◆ Exercise brief
Below this line is the material. Write out only its lines from the one containing "[where the power goes]" through the one containing "[metal layers]", both kept, exactly.

◆ Given data

Start of Block

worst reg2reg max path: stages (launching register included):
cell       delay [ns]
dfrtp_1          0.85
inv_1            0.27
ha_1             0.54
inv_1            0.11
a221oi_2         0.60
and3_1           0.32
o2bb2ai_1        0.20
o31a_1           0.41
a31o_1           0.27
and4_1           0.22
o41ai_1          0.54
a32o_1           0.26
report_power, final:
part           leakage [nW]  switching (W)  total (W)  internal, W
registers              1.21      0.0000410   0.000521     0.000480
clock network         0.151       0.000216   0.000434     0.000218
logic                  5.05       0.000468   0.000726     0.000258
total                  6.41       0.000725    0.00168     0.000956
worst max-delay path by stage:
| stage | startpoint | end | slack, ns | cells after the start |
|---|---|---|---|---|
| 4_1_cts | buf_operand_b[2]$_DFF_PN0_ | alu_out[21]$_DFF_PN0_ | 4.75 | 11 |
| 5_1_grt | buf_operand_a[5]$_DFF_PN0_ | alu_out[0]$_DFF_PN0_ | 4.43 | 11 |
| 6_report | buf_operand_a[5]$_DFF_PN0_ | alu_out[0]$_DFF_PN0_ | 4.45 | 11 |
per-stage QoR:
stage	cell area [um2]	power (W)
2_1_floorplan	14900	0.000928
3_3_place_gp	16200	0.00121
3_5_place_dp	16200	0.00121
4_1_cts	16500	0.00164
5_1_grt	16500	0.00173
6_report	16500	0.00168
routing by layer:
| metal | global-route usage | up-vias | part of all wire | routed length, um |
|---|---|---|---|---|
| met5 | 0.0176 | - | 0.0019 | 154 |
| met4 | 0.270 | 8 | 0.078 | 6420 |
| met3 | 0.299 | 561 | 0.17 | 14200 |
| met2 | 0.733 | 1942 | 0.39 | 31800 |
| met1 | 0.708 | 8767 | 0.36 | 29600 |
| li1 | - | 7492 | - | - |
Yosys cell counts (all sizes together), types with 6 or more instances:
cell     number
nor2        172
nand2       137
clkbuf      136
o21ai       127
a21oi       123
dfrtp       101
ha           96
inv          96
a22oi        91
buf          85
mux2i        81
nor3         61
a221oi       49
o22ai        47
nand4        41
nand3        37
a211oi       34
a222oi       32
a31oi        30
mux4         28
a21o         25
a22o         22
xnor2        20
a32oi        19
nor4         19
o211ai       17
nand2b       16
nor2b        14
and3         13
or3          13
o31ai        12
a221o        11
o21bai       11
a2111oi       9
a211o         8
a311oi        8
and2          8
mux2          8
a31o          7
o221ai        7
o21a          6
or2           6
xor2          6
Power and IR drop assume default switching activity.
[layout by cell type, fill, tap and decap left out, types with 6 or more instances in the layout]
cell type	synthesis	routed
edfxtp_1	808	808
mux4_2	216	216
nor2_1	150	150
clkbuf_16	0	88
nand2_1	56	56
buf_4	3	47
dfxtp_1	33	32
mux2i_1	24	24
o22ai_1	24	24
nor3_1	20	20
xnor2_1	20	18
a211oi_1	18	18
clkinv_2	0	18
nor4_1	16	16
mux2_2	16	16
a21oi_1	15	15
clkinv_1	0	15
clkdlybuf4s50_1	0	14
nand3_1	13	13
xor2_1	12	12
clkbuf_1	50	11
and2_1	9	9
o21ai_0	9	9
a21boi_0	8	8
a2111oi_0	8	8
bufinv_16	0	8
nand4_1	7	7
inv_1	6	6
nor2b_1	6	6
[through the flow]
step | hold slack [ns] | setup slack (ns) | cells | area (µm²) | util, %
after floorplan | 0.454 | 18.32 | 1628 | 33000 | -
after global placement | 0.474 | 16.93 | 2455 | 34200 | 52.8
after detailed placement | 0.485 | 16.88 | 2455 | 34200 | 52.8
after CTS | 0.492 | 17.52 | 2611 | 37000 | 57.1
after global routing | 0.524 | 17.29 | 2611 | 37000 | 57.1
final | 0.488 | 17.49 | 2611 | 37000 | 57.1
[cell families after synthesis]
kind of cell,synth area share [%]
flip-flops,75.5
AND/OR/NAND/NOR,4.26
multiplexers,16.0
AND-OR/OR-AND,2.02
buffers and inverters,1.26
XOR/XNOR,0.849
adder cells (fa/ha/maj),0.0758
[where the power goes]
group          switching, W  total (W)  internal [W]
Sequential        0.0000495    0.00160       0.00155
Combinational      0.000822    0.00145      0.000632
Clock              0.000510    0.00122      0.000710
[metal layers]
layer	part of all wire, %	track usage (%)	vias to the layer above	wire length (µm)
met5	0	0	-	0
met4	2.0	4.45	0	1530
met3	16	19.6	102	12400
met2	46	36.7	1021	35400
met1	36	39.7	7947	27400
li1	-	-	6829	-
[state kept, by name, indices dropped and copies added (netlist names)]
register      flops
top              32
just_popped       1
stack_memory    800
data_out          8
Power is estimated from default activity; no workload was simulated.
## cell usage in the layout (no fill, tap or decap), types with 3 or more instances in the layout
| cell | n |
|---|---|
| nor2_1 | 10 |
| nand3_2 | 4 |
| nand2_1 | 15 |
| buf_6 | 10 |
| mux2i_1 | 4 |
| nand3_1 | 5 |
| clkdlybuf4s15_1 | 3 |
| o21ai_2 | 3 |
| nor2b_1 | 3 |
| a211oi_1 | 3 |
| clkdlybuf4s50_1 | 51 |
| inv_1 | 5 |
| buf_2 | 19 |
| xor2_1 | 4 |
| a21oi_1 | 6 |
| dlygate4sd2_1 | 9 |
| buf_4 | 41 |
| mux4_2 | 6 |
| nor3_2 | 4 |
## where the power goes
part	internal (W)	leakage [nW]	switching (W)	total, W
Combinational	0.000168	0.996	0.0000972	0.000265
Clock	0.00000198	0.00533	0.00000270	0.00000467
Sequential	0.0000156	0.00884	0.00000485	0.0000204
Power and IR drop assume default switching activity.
[config.mk]
export PLATFORM = sky130hd
export DESIGN_NAME = a
export DESIGN_NICKNAME = a
export VERILOG_FILES = /design/flow/design.v
export SDC_FILE = /design/flow/constraint.sdc
export NUM_CORES = 4
export LEC_CHECK = 1
export CORE_UTILIZATION = 30
[run.sh]
#!/bin/bash
# OpenROAD 26Q1-2900-gdf79404cd8, Yosys 0.63+post, stock flow scripts
make -C /OpenROAD-flow-scripts/flow DESIGN_CONFIG=/design/flow/config.mk WORK_HOME=/design/flow/orfs finish
[constraint.sdc]
current_design a

set clk_period 7.2
set clk_io_pct 0.2

create_clock -name clk0 -period $clk_period [get_ports {clk}]

set non_clock_inputs [all_inputs -no_clocks]
set_input_delay [expr $clk_period * $clk_io_pct] -clock clk0 $non_clock_inputs
set_output_delay [expr $clk_period * $clk_io_pct] -clock clk0 [all_outputs]
[design.v]
module a(
    input clk,
    input load,
    input[4:0] a_op,
    input[15:0] bus,
    input[15:0] in,
    output[15:0] out,
    output[2:0] flags,
    input reset
);
localparam A_INC = 1;
localparam A_DEC = 2;
localparam A_RTL = 3;
localparam A_RTR = 4;
localparam A_NOT = 5;
localparam A_COM = 6;
localparam A_ADD = 7;
localparam A_ADC = 8;
localparam A_SUB = 9;
localparam A_SBB = 10;
localparam A_MOD = 11;
localparam A_AND = 12;
localparam A_OR = 13;
localparam A_XOR = 14;
localparam A_SET = 15;
localparam A_CLR = 16;
localparam A_BSL = 17;
localparam A_CLW = 18;
localparam A_IN_LOAD = 19;
localparam FLAG_Z = 0;
localparam FLAG_C = 1;
localparam FLAG_S = 2;
reg[15:0] a;
reg[2:0] flags;
initial begin
    a = 16'b0;
    flags = 3'b0;
end
always @(negedge clk) begin
    if (reset) begin
        a = 16'b0;
        flags = 3'b0;
    end else if (load) begin
        a <= bus;
    end else begin
        case (a_op)
            A_INC: begin
                {flags[FLAG_C], a} = a + 1;
            end
            A_DEC: begin
                flags[FLAG_C] = (a < 1);
                a = a - 1;
            end
            A_RTL: begin
                flags[FLAG_C] = a[15];
                a = a << 1;
            end
            A_RTR: begin
                flags[FLAG_C] = a[0];
                a = a >> 1;
            end
            A_NOT: begin
                a = ~a;
            end
            A_COM: begin
                a = ~a + 1;
            end 
            A_ADD: begin
                {flags[FLAG_C], a} = a + bus;
            end
            A_ADC: begin
                {flags[FLAG_C], a} = a + bus + flags[FLAG_C];
            end
            A_SUB: begin
                flags[FLAG_C] = (a < bus);
                a = a - bus;
            end
            A_SBB: begin
                flags[FLAG_C] = (a < (bus + flags[FLAG_C]));
                a = a - bus - flags[FLAG_C];
            end
            A_AND: begin
                a = a & bus;
            end
            A_OR: begin
                a = a | bus;
            end
            A_XOR: begin
                a = a ^ bus;
            end
            A_SET: begin
                a[bus[3:0]] = 1;
            end
            A_CLR: begin
                a[bus[3:0]] = 0;
            end
            A_BSL: begin
                {flags[FLAG_C], a} = a << bus[3:0]; 
            end
            A_CLW: begin
                a = 16'b0;
            end
            A_IN_LOAD: begin
                a = in;
            end
        endcase
    end
    flags[FLAG_Z] = (a == 0);
    flags[FLAG_S] = a[15];
end
assign out = a;
endmodule
--- flow/design.v ---
module mar(
    input clk,
    input load,
    input mar_inc,
    input jump,
    input pc_mar_load,
    input mar_a_load,
    input mar_stack,
    input[15:0] sp_out,
    input[9:0] ir_arg,
    input[11:0] a_out,
    input[11:0] pc,
    input[11:0] bus,
    output[11:0] out,
    input reset
);
reg[11:0] register;
initial begin
    register = 12'b0;
end
always @(negedge clk) begin
    if (reset) begin
        register = 12'b0;
    end else if (mar_stack) begin
        register <= sp_out + ir_arg + 1;
    end else if (load) begin
        register <= bus;
    end else if (jump) begin
        register <= register + 2;
    end else if (pc_mar_load) begin
        register <= pc;
    end else if (mar_inc) begin
        register <= register + 1;
    end else if (mar_a_load) begin
        register <= a_out;
    end
end
assign out = register;
endmodule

End of Block

◆ Solution for this problem
[where the power goes]
group          switching, W  total (W)  internal [W]
Sequential        0.0000495    0.00160       0.00155
Combinational      0.000822    0.00145      0.000632
Clock              0.000510    0.00122      0.000710
[metal layers]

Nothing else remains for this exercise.